It is important to note that the distinction between low illumination and high illumination is based on a measurement obtained from the panchromatic pixels of the sensor, therefore for the entire spectrum detected by such a sensor that is to say for at least all visible spectrum. These steps are performed for each zone of the previously identified sensor. Then, the color or monochrome images of the different areas of the sensor are combined to obtain an image of the entire sensor. The image of the entire sensor can be displayed, or stored in memory for further processing.

As a variant, a color image is formed of each zone of strong illumination, then, in the monochrome image of the sensor used for segmentation, the zones corresponding to these zones of high illumination are replaced by the color images of these zones. According to another variant, a linear combination of the monochrome image of the sensor and these color images is performed. Thus, in high-light regions, the color image and the monochrome image are superimposed. In the example just described, the zones of the sensor are treated separately. Alternatively, it is determined whether the entire sensor is in conditions of low or high illumination, and is treated in the same way the entire sensor. In this case, there is no segmentation of the monochrome image of the sensor, or combination of the images obtained. Steps 280, 281 and 282A or 282B are implemented over the entire surface of the sensor. In other words, the sensor zone as mentioned above corresponds to the entire sensor.

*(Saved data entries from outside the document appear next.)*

==> src/hdl/sipm_pkg.sv <==
// Package: keyword table, method codes and shared types of the SIP method matcher.
package sipm_pkg;

  localparam int KEYWORD_COUNT   = 10;
  localparam int LONGEST_KEYWORD = 9;
  localparam int KW_TEXT_W       = 8 * LONGEST_KEYWORD;

  localparam logic [3:0] COUNT_LIMIT =
    4'(((LONGEST_KEYWORD + 1) > 15) ? 15 : (LONGEST_KEYWORD + 1));
  localparam logic [7:0] CASE_FOLD_MASK = 8'hDF;
  localparam logic [KEYWORD_COUNT-1:0] ALL_ALIVE = '1;

  typedef enum logic [3:0] {
    METHOD_GENERIC   = 4'd0,
    METHOD_ACK       = 4'd1,
    METHOD_BYE       = 4'd2,
    METHOD_CANCEL    = 4'd3,
    METHOD_INFO      = 4'd4,
    METHOD_INVITE    = 4'd5,
    METHOD_OPTIONS   = 4'd6,
    METHOD_PRACK     = 4'd7,
    METHOD_REFER     = 4'd8,
    METHOD_REGISTER  = 4'd9,
    METHOD_SUBSCRIBE = 4'd10
  } method_code_t;

  // Keyword k is method code k+1; text is right-aligned, first letter highest.
  localparam logic [KW_TEXT_W-1:0] KW_TEXT [KEYWORD_COUNT] = '{
    "ACK", "BYE", "CANCEL", "INFO", "INVITE",
    "OPTIONS", "PRACK", "REFER", "REGISTER", "SUBSCRIBE"
  };

  localparam logic [3:0] KW_LEN [KEYWORD_COUNT] = '{
    4'd3, 4'd3, 4'd6, 4'd4, 4'd6, 4'd7, 4'd5, 4'd5, 4'd8, 4'd9
  };

  typedef struct packed {
    logic       valid;
    logic [7:0] token_byte;
    logic       token_end;
  } byte_item_t;

  typedef struct packed {
    logic         load;
    method_code_t code;
  } match_result_t;

  // True when folded byte c equals letter pos of keyword k.
  function automatic logic kw_match(input logic [3:0] k, input logic [3:0] pos,
                                    input logic [7:0] c);
    logic [KW_TEXT_W-1:0] text;
    logic [3:0]           len;
    logic [3:0]           back;
    logic [7:0]           letter;
    text   = KW_TEXT[k];
    len    = KW_LEN[k];
    back   = len - 4'd1 - pos;
    letter = text[{back, 3'b000} +: 8];
    return (pos < len) && (letter == c);
  endfunction

endpackage

==> src/hdl/sip_method_keyword_matcher.sv <==
// Top level of the SIP method keyword matcher.
// Takes one method token byte per cycle while token_stall is low, case-folded,
// and on the byte flagged token_end gives one method_code item (0 generic,
// 1 ACK .. 10 SUBSCRIBE) for the token that equals a keyword in length and
// letters. The final byte passes through the input register, a combinational
// per-keyword compare and the result register, which presents the code until
// it is taken. Bytes keep flowing while a result waits; only a final byte
// stalls, and only while the previous result is still held. No clearing
// pass.
module sip_method_keyword_matcher (
  input  logic       clk,
  input  logic       rst,
  input  logic       token_valid,
  output logic       token_stall,
  input  logic [7:0] token_byte,
  input  logic       token_end,
  output logic       method_valid,
  input  logic       method_stall,
  output logic [3:0] method_code
);

  sipm_pkg::byte_item_t    item;
  sipm_pkg::match_result_t result;
  logic                    advance;

  assign advance = item.valid && (!item.token_end || !method_valid || !method_stall);

  sipm_in_reg u_in_reg (
    .clk         (clk),
    .rst         (rst),
    .token_valid (token_valid),
    .token_stall (token_stall),
    .token_byte  (token_byte),
    .token_end   (token_end),
    .advance     (advance),
    .item        (item)
  );

  sipm_match u_match (
    .clk     (clk),
    .rst     (rst),
    .item    (item),
    .advance (advance),
    .result  (result)
  );

  sipm_out_reg u_out_reg (
    .clk          (clk),
    .rst          (rst),
    .result       (result),
    .method_valid (method_valid),
    .method_stall (method_stall),
    .method_code  (method_code)
  );

endmodule

==> src/hdl/sipm_in_reg.sv <==
// Input register: holds one token byte item until the match stage takes it.
module sipm_in_reg (
  input  logic                clk,
  input  logic                rst,
  input  logic                token_valid,
  output logic                token_stall,
  input  logic [7:0]          token_byte,
  input  logic                token_end,
  input  logic                advance,
  output sipm_pkg::byte_item_t item
);

  logic       valid;
  logic [7:0] byte_q;
  logic       end_q;

  assign token_stall = valid && !advance;

  always_ff @(posedge clk) begin
    if (rst) begin
      valid <= 1'b0;
    end else if (token_valid && !token_stall) begin
      valid <= 1'b1;
    end else if (advance) begin
      valid <= 1'b0;
    end
  end

  always_ff @(posedge clk) begin
    if (token_valid && !token_stall) begin
      byte_q <= token_byte;
      end_q  <= token_end;
    end
  end

  assign item = '{valid: valid, token_byte: byte_q, token_end: end_q};

endmodule

==> src/hdl/sipm_match.sv <==
// Match stage: per-keyword compare, alive bits, byte count and code select.
module sipm_match (
  input  logic                   clk,
  input  logic                   rst,
  input  sipm_pkg::byte_item_t   item,
  input  logic                   advance,
  output sipm_pkg::match_result_t result
);

  logic [3:0]                         byte_count;
  logic [3:0]                         byte_count_next;
  logic [sipm_pkg::KEYWORD_COUNT-1:0] keyword_alive;
  logic [sipm_pkg::KEYWORD_COUNT-1:0] keyword_alive_next;

  logic [7:0]                         folded;
  logic [3:0]                         count_after;
  logic [sipm_pkg::KEYWORD_COUNT-1:0] alive_after;
  sipm_pkg::method_code_t             code;

  always_comb begin
    folded = item.token_byte & sipm_pkg::CASE_FOLD_MASK;
    for (int k = 0; k < sipm_pkg::KEYWORD_COUNT; k++) begin
      alive_after[k] = keyword_alive[k] && sipm_pkg::kw_match(4'(k), byte_count, folded);
    end
    count_after = (byte_count < sipm_pkg::COUNT_LIMIT) ? byte_count + 4'd1 : byte_count;
  end

  // Lowest keyword index wins.
  always_comb begin
    code = sipm_pkg::METHOD_GENERIC;
    for (int k = sipm_pkg::KEYWORD_COUNT - 1; k >= 0; k--) begin
      if (alive_after[k] && (sipm_pkg::KW_LEN[k] == count_after)) begin
        code = sipm_pkg::method_code_t'(4'(k + 1));
      end
    end
  end

  always_comb begin
    byte_count_next    = byte_count;
    keyword_alive_next = keyword_alive;
    if (advance) begin
      if (item.token_end) begin
        byte_count_next    = 4'd0;
        keyword_alive_next = sipm_pkg::ALL_ALIVE;
      end else begin
        byte_count_next    = count_after;
        keyword_alive_next = alive_after;
      end
    end
  end

  always_ff @(posedge clk) begin
    if (rst) begin
      byte_count    <= 4'd0;
      keyword_alive <= sipm_pkg::ALL_ALIVE;
    end else begin
      byte_count    <= byte_count_next;
      keyword_alive <= keyword_alive_next;
    end
  end

  assign result = '{load: advance && item.token_end, code: code};

endmodule

==> src/hdl/sipm_out_reg.sv <==
// Result register: holds the method code item until the consumer takes it.
module sipm_out_reg (
  input  logic                    clk,
  input  logic                    rst,
  input  sipm_pkg::match_result_t result,
  output logic                    method_valid,
  input  logic                    method_stall,
  output logic [3:0]              method_code
);

  logic                   valid;
  sipm_pkg::method_code_t code_q;

  always_ff @(posedge clk) begin
    if (rst) begin
      valid <= 1'b0;
    end else if (result.load) begin
      valid <= 1'b1;
    end else if (!method_stall) begin
      valid <= 1'b0;
    end
  end

  always_ff @(posedge clk) begin
    if (result.load) begin
      code_q <= result.code;
    end
  end

  assign method_valid = valid;
  assign method_code  = code_q;

endmodule

==> config.mk <==
export PLATFORM = sky130hd
export DESIGN_NAME = sip_method_keyword_matcher
export DESIGN_NICKNAME = d
export VERILOG_FILES = /design/src/hdl/sipm_pkg.sv /design/src/hdl/sip_method_keyword_matcher.sv /design/src/hdl/sipm_in_reg.sv /design/src/hdl/sipm_match.sv /design/src/hdl/sipm_out_reg.sv
export SDC_FILE = /design/constraint.sdc
export NUM_CORES = 1
export LEC_CHECK = 0
export BUFFER_PORTS_ARGS = -buffer_cell sky130_fd_sc_hd__buf_4
export CELL_PAD_IN_SITES_DETAIL_PLACEMENT = 0
export CELL_PAD_IN_SITES_GLOBAL_PLACEMENT = 1
export CORE_MARGIN = 4
export CORE_UTILIZATION = 42
export CTS_CLUSTER_DIAMETER = 80
export DETAILED_ROUTE_END_ITERATION = 8
export PLACE_DENSITY_LB_ADDON = 0.1
export SYNTH_ARGS = -nofsm -noshare
export SYNTH_HDL_FRONTEND = slang
export SYNTH_SLANG_ARGS = --single-unit
==> constraint.sdc <==
create_clock -name clk -period 3 [get_ports clk]
set_input_delay 0.6 -clock clk [delete_from_list [all_inputs] [get_ports clk]]
set_output_delay 0.6 -clock clk [all_outputs]
set_load 0.02 [all_outputs]
After elaboration in Yosys (flattened, before gate mapping). Cells that the tools add are included.

Bits in registers: 29.

Add/subtract/negate cells: 8. Order comparisons: 8. Eq/ne operators: 18. Shifts and indexed selects: 10. Muxes and demuxes: 16. Reduce and logical (&&, ||, !) cells: 44.

Operator list (number): $shiftx A72 B8 Y8 const A (10); $eq A8 B8 Y1 (10); $logic_and A1 B1 Y1 (34); $mux W4 (5); $eq A3 B4 Y1 const A (4); $lt A4 B3 Y1 const B (4); $sub A3 B4 Y4 const A (4); $lt A4 B4 Y1 const B (3); $mux W3 (4); $mux W10 (1); $eq A4 B4 Y1 const A (2); $sub A2 B4 Y4 const A (2); $reduce_or A7 Y1 (1); $logic_not A1 Y1 (5); $add A4 B1 Y4 const B (1); $eq A2 B4 Y1 const A (1); $lt A4 B2 Y1 const B (1); $mux W1 (4); $mux W2 (2); $sub A4 B4 Y4 const A (1); $reduce_or A3 Y1 (1); $logic_or A1 B1 Y1 (2); $ne A2 B1 Y1 const B (1); $reduce_bool A2 Y1 (1).

Logic depth before layout (Yosys ltp). Gate-level depths: netlist (run 1).

Word-level depth: 15. Depth in mapped cells: 14.

Modules after synthesis. A second synthesis (run 1) with hierarchy kept.

Cell total of the unflattened synthesis: 399. Area, all modules: 3154.3 µm².

By module, submodules not included: sipm_match (times used 1, cells an instance 375, area an instance 2660.1 µm²); sipm_in_reg (times used 1, cells an instance 15, area an instance 335.3 µm²); sipm_out_reg (times used 1, cells an instance 7, area an instance 148.9 µm²); sip_method_keyword_matcher (times used 1, cells an instance 2, area an instance 10.0 µm²).

Least setup slack after synthesis (run 1). No wires, ideal clock.

Kind: flip-flop to flip-flop. Start: register u_match.byte_count[1]. End: register u_out_reg.code_q[1], in the netlist u_out_reg.method_code[1], data pin. Library setup time: 0.154 ns. Arrival time: 2.993 ns. Data required time: 2.846 ns. Setup slack: -0.147 ns. Stages on the path, launching flop included: 11. Buffers on the path: 2. Cells stage by stage: dfxtp_1 clkbuf_1 inv_1 ha_1 clkbuf_1 mux2_2 o41ai_1 o31ai_1 or3_1 or2_1 a41oi_2.

Word-level cells in the longest chain between the ends: 15. Elaborated cells on any way between the ends: 83.

Ends and longest elaborated chain: start: declaration (line sipm_match.sv:10) `logic [3:0] byte_count;`; start signal: assignment (line sipm_match.sv:57) `byte_count <= byte_count_next;`; $sub A4 B4 Y4 (line sipm_pkg.sv:57) `back = len - 4'd1 - pos;`; $shiftx A72 B8 Y8 (line sipm_pkg.sv:58) `letter = text[{back, 3'b000} +: 8];`; $eq A8 B8 Y1 (line sipm_pkg.sv:59) `return (pos < len) && (letter == c);`; $logic_and A1 B1 Y1 (line sipm_pkg.sv:59); $logic_and A1 B1 Y1 (line sipm_match.sv:23) `alive_after[k] = keyword_alive[k] && sipm_pkg::kw_match(4'(k), byte_count, folded);`; $logic_and A1 B1 Y1 (line sipm_match.sv:32) `if (alive_after[k] && (sipm_pkg::KW_LEN[k] == count_after)) begin`; $mux W4 (3 in series) (line sipm_match.sv:32); $mux W3 (4 in series) (line sipm_match.sv:32); $mux W2 (2 in series) (line sipm_match.sv:32); end signal: assignment (line sipm_out_reg.sv:26) `code_q <= result.code;`; end: declaration (line sipm_out_reg.sv:12) `sipm_pkg::method_code_t code_q;`.

Parallel ways exist; a longest one is shown, timed or not. A chain may end at the register's enable or synchronous reset.

Worst setup path in the final report (run 1).
Start: register u_match.byte_count[1]. End: register u_out_reg.code_q[2], in the netlist u_out_reg.method_code[2], data pin.

Word-level cells in the longest chain between the ends: 12. Elaborated cells on any way between the ends: 73.

Ends and longest elaborated chain (line): $sub A3 B4 Y4 (sipm_pkg.sv:57); $shiftx A72 B8 Y8 (sipm_pkg.sv:58); $eq A8 B8 Y1 (sipm_pkg.sv:59); $logic_and A1 B1 Y1 (sipm_pkg.sv:59); $logic_and A1 B1 Y1 (sipm_match.sv:23); $logic_and A1 B1 Y1 (sipm_match.sv:32); $mux W4 (2 in series) (sipm_match.sv:32); $mux W3 (4 in series) (sipm_match.sv:32).

Parallel ways exist; a longest one is shown, timed or not.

Thus, the processing means 140 receive as input signals from the sensor, store information for associating each pixel of the sensor with a type of elementary filter, and output a color image, or a monochrome image or a combination of a color image and a monochrome image. The invention thus provides an image acquisition device for acquiring a color image of an area of the sensor, when the illumination of the scene detected on this area allows it. When this illumination becomes insufficient, the device provides an image of the area obtained from the panchromatic elementary filters, thus with a minimal energy loss. The device automatically selects one or the other mode of operation. Note that no second matrix of elementary filters is present on the sensor 130, since it suffices to take into account, during processing, the fact that a particular sensor pixel is associated with such or such elementary filter located upstream of the photocathode. An image acquisition device having a high energy efficiency is thus produced. According to a first variant of this first embodiment, switching from one mode to another operates with hysteresis so as to avoid any switching noise (chattering). To do this, a first threshold for the useful magnitude is provided for the transition from the high illumination mode to the low illumination mode and a second threshold for the useful magnitude is provided for the inverse transition, the first threshold being chosen lower than the second threshold. According to a second variant of the first embodiment, the switching from one mode to the other is done progressively through a transition phase. Thus, the image acquisition device operates in low illumination mode when the useful magnitude is less than a first threshold and in high illumination mode when it is greater than a second threshold, the second threshold being chosen greater than the first threshold. When the useful magnitude is between the first and second thresholds, the image acquisition device performs a linear combination of the image obtained by the treatment in high illumination mode and that obtained by the low light mode treatment, the weighting coefficients being given by the deviations of the useful magnitude with the first and second thresholds respectively.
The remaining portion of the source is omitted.